**DATA LISTING**
**src/rtl/booth_mul_arbiter.sv**
```systemverilog
// booth_mul_arbiter
// Round-robin front end that shares one sequential signed multiplier among
// NREQ requesters. Only one operation is in flight at a time.
//   clk, rst (async, active-low)
//   req_valid/req_a/req_b/req_ready    : per-requester operand handshake
//   rsp_valid/rsp_ready/rsp_result/rsp_err : per-requester response handshake
//   mul_start/mul_multiplicand/mul_multiplier/mul_result/mul_done : multiplier core
//   busy, grant_id                     : status
module booth_mul_arbiter #(
  parameter int unsigned NREQ    = 4,
  parameter int unsigned WIDTH   = 16,
  parameter int unsigned TIMEOUT = 64
) (
  input  logic                       clk,
  input  logic                       rst,
  input  logic [NREQ-1:0]            req_valid,
  input  logic [NREQ*WIDTH-1:0]      req_a,
  input  logic [NREQ*WIDTH-1:0]      req_b,
  output logic [NREQ-1:0]            req_ready,
  output logic [NREQ-1:0]            rsp_valid,
  input  logic [NREQ-1:0]            rsp_ready,
  output logic [2*WIDTH-1:0]         rsp_result,
  output logic                       rsp_err,
  output logic                       mul_start,
  output logic [WIDTH-1:0]           mul_multiplicand,
  output logic [WIDTH-1:0]           mul_multiplier,
  input  logic [2*WIDTH-1:0]         mul_result,
  input  logic                       mul_done,
  output logic                       busy,
  output logic [$clog2(NREQ)-1:0]    grant_id
);

  localparam int unsigned GW = $clog2(NREQ);
  localparam int unsigned IW = GW + 1;
  localparam int unsigned TW = $clog2(TIMEOUT);

  typedef enum logic [1:0] {S_IDLE, S_ISSUE, S_WAIT, S_RESP} state_t;

  state_t             state_q, state_d;
  logic [GW-1:0]      rr_ptr_q, rr_ptr_d;
  logic [GW-1:0]      grant_q, grant_d;
  logic [WIDTH-1:0]   a_q, a_d;
  logic [WIDTH-1:0]   b_q, b_d;
  logic [2*WIDTH-1:0] res_q, res_d;
  logic               err_q, err_d;
  logic [TW-1:0]      wd_q, wd_d;

  logic [GW-1:0]      pick;
  logic               pick_vld;
  logic [IW-1:0]      idx;
  logic [WIDTH-1:0]   sel_a, sel_b;

  // Cyclic search starting at rr_ptr; wrap by subtraction instead of modulo.
  always_comb begin
    pick     = '0;
    pick_vld = 1'b0;
    idx      = '0;
    for (int unsigned i = 0; i < NREQ; i++) begin
      idx = {1'b0, rr_ptr_q} + IW'(i);
      if (idx >= IW'(NREQ)) idx = idx - IW'(NREQ);
      if (!pick_vld && req_valid[idx[GW-1:0]]) begin
        pick_vld = 1'b1;
        pick     = idx[GW-1:0];
      end
    end
  end

  always_comb begin
    sel_a = '0;
    sel_b = '0;
    for (int unsigned i = 0; i < NREQ; i++) begin
      if (pick == GW'(i)) begin
        sel_a = req_a[i*WIDTH +: WIDTH];
        sel_b = req_b[i*WIDTH +: WIDTH];
      end
    end
  end

  always_comb begin
    state_d   = state_q;
    rr_ptr_d  = rr_ptr_q;
    grant_d   = grant_q;
    a_d       = a_q;
    b_d       = b_q;
    res_d     = res_q;
    err_d     = err_q;
    wd_d      = wd_q;
    req_ready = '0;
    rsp_valid = '0;
    mul_start = 1'b0;
    case (state_q)
      S_IDLE: begin
        if (pick_vld) begin
          req_ready[pick] = rst;
          grant_d         = pick;
          a_d             = sel_a;
          b_d             = sel_b;
          state_d         = S_ISSUE;
        end
      end
      S_ISSUE: begin
        mul_start = 1'b1;
        wd_d      = '0;
        state_d   = S_WAIT;
      end
      S_WAIT: begin
        if (mul_done) begin
          res_d   = mul_result;
          err_d   = 1'b0;
          state_d = S_RESP;
        end else if (wd_q == TW'(TIMEOUT - 1)) begin
          res_d   = '0;
          err_d   = 1'b1;
          state_d = S_RESP;
        end else begin
          wd_d = wd_q + 1'b1;
        end
      end
      S_RESP: begin
        rsp_valid[grant_q] = 1'b1;
        if (rsp_ready[grant_q]) begin
          state_d  = S_IDLE;
          rr_ptr_d = (grant_q == GW'(NREQ - 1)) ? '0 : grant_q + 1'b1;
        end
      end
      default: state_d = S_IDLE;
    endcase
  end

  always_ff @(posedge clk or negedge rst) begin
    if (!rst) begin
      state_q  <= S_IDLE;
      rr_ptr_q <= '0;
      grant_q  <= '0;
      a_q      <= '0;
      b_q      <= '0;
      res_q    <= '0;
      err_q    <= 1'b0;
      wd_q     <= '0;
    end else begin
      state_q  <= state_d;
      rr_ptr_q <= rr_ptr_d;
      grant_q  <= grant_d;
      a_q      <= a_d;
      b_q      <= b_d;
      res_q    <= res_d;
      err_q    <= err_d;
      wd_q     <= wd_d;
    end
  end

  assign busy             = (state_q != S_IDLE);
  assign grant_id         = grant_q;
  assign mul_multiplicand = a_q;
  assign mul_multiplier   = b_q;
  assign rsp_result       = res_q;
  assign rsp_err          = err_q;

endmodule

```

**WHAT THE TASK REQUIRES**
Take the listing above and write it out again exactly.

**RESPONSE AREA**
**src/rtl/booth_mul_arbiter.sv**
```systemverilog
// booth_mul_arbiter
// Round-robin front end that shares one sequential signed multiplier among
// NREQ requesters. Only one operation is in flight at a time.
//   clk, rst (async, active-low)
//   req_valid/req_a/req_b/req_ready    : per-requester operand handshake
//   rsp_valid/rsp_ready/rsp_result/rsp_err : per-requester response handshake
//   mul_start/mul_multiplicand/mul_multiplier/mul_result/mul_done : multiplier core
//   busy, grant_id                     : status
module booth_mul_arbiter #(
  parameter int unsigned NREQ    = 4,
  parameter int unsigned WIDTH   = 16,
  parameter int unsigned TIMEOUT = 64
) (
  input  logic                       clk,
  input  logic                       rst,
  input  logic [NREQ-1:0]            req_valid,
  input  logic [NREQ*WIDTH-1:0]      req_a,
  input  logic [NREQ*WIDTH-1:0]      req_b,
  output logic [NREQ-1:0]            req_ready,
  output logic [NREQ-1:0]            rsp_valid,
  input  logic [NREQ-1:0]            rsp_ready,
  output logic [2*WIDTH-1:0]         rsp_result,
  output logic                       rsp_err,
  output logic                       mul_start,
  output logic [WIDTH-1:0]           mul_multiplicand,
  output logic [WIDTH-1:0]           mul_multiplier,
  input  logic [2*WIDTH-1:0]         mul_result,
  input  logic                       mul_done,
  output logic                       busy,
  output logic [$clog2(NREQ)-1:0]    grant_id
);

  localparam int unsigned GW = $clog2(NREQ);
  localparam int unsigned IW = GW + 1;
  localparam int unsigned TW = $clog2(TIMEOUT);

  typedef enum logic [1:0] {S_IDLE, S_ISSUE, S_WAIT, S_RESP} state_t;

  state_t             state_q, state_d;
  logic [GW-1:0]      rr_ptr_q, rr_ptr_d;
  logic [GW-1:0]      grant_q, grant_d;
  logic [WIDTH-1:0]   a_q, a_d;
  logic [WIDTH-1:0]   b_q, b_d;
  logic [2*WIDTH-1:0] res_q, res_d;
  logic               err_q, err_d;
  logic [TW-1:0]      wd_q, wd_d;

  logic [GW-1:0]      pick;
  logic               pick_vld;
  logic [IW-1:0]      idx;
  logic [WIDTH-1:0]   sel_a, sel_b;

  // Cyclic search starting at rr_ptr; wrap by subtraction instead of modulo.
  always_comb begin
    pick     = '0;
    pick_vld = 1'b0;
    idx      = '0;
    for (int unsigned i = 0; i < NREQ; i++) begin
      idx = {1'b0, rr_ptr_q} + IW'(i);
      if (idx >= IW'(NREQ)) idx = idx - IW'(NREQ);
      if (!pick_vld && req_valid[idx[GW-1:0]]) begin
        pick_vld = 1'b1;
        pick     = idx[GW-1:0];
      end
    end
  end

  always_comb begin
    sel_a = '0;
    sel_b = '0;
    for (int unsigned i = 0; i < NREQ; i++) begin
      if (pick == GW'(i)) begin
        sel_a = req_a[i*WIDTH +: WIDTH];
        sel_b = req_b[i*WIDTH +: WIDTH];
      end
    end
  end

  always_comb begin
    state_d   = state_q;
    rr_ptr_d  = rr_ptr_q;
    grant_d   = grant_q;
    a_d       = a_q;
    b_d       = b_q;
    res_d     = res_q;
    err_d     = err_q;
    wd_d      = wd_q;
    req_ready = '0;
    rsp_valid = '0;
    mul_start = 1'b0;
    case (state_q)
      S_IDLE: begin
        if (pick_vld) begin
          req_ready[pick] = rst;
          grant_d         = pick;
          a_d             = sel_a;
          b_d             = sel_b;
          state_d         = S_ISSUE;
        end
      end
      S_ISSUE: begin
        mul_start = 1'b1;
        wd_d      = '0;
        state_d   = S_WAIT;
      end
      S_WAIT: begin
        if (mul_done) begin
          res_d   = mul_result;
          err_d   = 1'b0;
          state_d = S_RESP;
        end else if (wd_q == TW'(TIMEOUT - 1)) begin
          res_d   = '0;
          err_d   = 1'b1;
          state_d = S_RESP;
        end else begin
          wd_d = wd_q + 1'b1;
        end
      end
      S_RESP: begin
        rsp_valid[grant_q] = 1'b1;
        if (rsp_ready[grant_q]) begin
          state_d  = S_IDLE;
          rr_ptr_d = (grant_q == GW'(NREQ - 1)) ? '0 : grant_q + 1'b1;
        end
      end
      default: state_d = S_IDLE;
    endcase
  end

  always_ff @(posedge clk or negedge rst) begin
    if (!rst) begin
      state_q  <= S_IDLE;
      rr_ptr_q <= '0;
      grant_q  <= '0;
      a_q      <= '0;
      b_q      <= '0;
      res_q    <= '0;
      err_q    <= 1'b0;
      wd_q     <= '0;
    end else begin
      state_q  <= state_d;
      rr_ptr_q <= rr_ptr_d;
      grant_q  <= grant_d;
      a_q      <= a_d;
      b_q      <= b_d;
      res_q    <= res_d;
      err_q    <= err_d;
      wd_q     <= wd_d;
    end
  end

  assign busy             = (state_q != S_IDLE);
  assign grant_id         = grant_q;
  assign mul_multiplicand = a_q;
  assign mul_multiplier   = b_q;
  assign rsp_result       = res_q;
  assign rsp_err          = err_q;

endmodule

```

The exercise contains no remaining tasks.